Here, the officer is Sgt. Seán O'Keefe of the newly despised Royal Irish Constabulary during the Irish War of Independence in 1920. (The novel's title refers to a popular term for English and Irish police, derived from Sir Robert Peel, creator of the RIC and, later, of London's Metropolitan Police.)
As in Lucarelli's books, competing military and police forces, not always in this case divided neatly along national or religious lines, complicate the protagonist's moral, personal and professional lives. O'Keefe and colleagues are called on to investigate the murder of a young woman mutilated and left on a hill wearing a misspelled "traitor" sign.
Some on the British side are eager to blame the IRA — which has, in the meantime, launched its own, parallel investigation and is just as eager to blame Auxiliaries or "Auxies," a feared group within the RIC.

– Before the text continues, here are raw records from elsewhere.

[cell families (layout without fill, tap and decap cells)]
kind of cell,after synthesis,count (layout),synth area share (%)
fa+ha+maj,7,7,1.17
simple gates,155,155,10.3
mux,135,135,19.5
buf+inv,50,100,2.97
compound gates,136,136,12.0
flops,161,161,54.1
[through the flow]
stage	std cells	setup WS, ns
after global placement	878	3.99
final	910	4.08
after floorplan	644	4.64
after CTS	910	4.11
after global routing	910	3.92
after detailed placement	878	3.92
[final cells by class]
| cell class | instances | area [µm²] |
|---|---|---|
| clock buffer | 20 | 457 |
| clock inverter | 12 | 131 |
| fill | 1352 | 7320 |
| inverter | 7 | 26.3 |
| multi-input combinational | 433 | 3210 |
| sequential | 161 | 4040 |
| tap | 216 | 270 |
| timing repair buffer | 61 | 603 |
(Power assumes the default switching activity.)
$ cat src/rtl/mem_arb_pkg.sv
// Shared state encoding and line-address helper for the round-robin memory arbiter.
// PREFETCH/PF_HIT states exist only when MEM_ARB_PREFETCH_EN is defined.
package mem_arb_pkg;

  localparam int DEF_LINE_BYTES = 32;
  localparam int LINE_OFFSET_W  = $clog2(DEF_LINE_BYTES);

`ifdef MEM_ARB_PREFETCH_EN
  typedef enum logic [1:0] {
    ST_IDLE     = 2'd0,
    ST_SERVE    = 2'd1,
    ST_PREFETCH = 2'd2,
    ST_PF_HIT   = 2'd3
  } arb_state_e;
`else
  typedef enum logic [1:0] {
    ST_IDLE  = 2'd0,
    ST_SERVE = 2'd1
  } arb_state_e;
`endif

  // Clears the byte-offset bits so any address maps onto its cache line.
  function automatic logic [63:0] line_align(input logic [63:0] addr,
                                             input int unsigned off_w);
    return addr & ~((64'd1 << off_w) - 64'd1);
  endfunction

endpackage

Mostly, though, at least through its first two thirds, the novel offers affecting portraits of rural and urban poverty in West Cork, moral uncertainty, and aching nostalgia for a time very recently passed, before the shooting started, when life seemed much simpler.
I don't know who will solve the mystery or how the case will be resolved (I've just guessed at the killer's identity, though I have no great confidence my guess is right), but in its evocation of its period, of what a war that no one seems quite sure is a war can do to people, Peeler is already one of the top books I've read this year.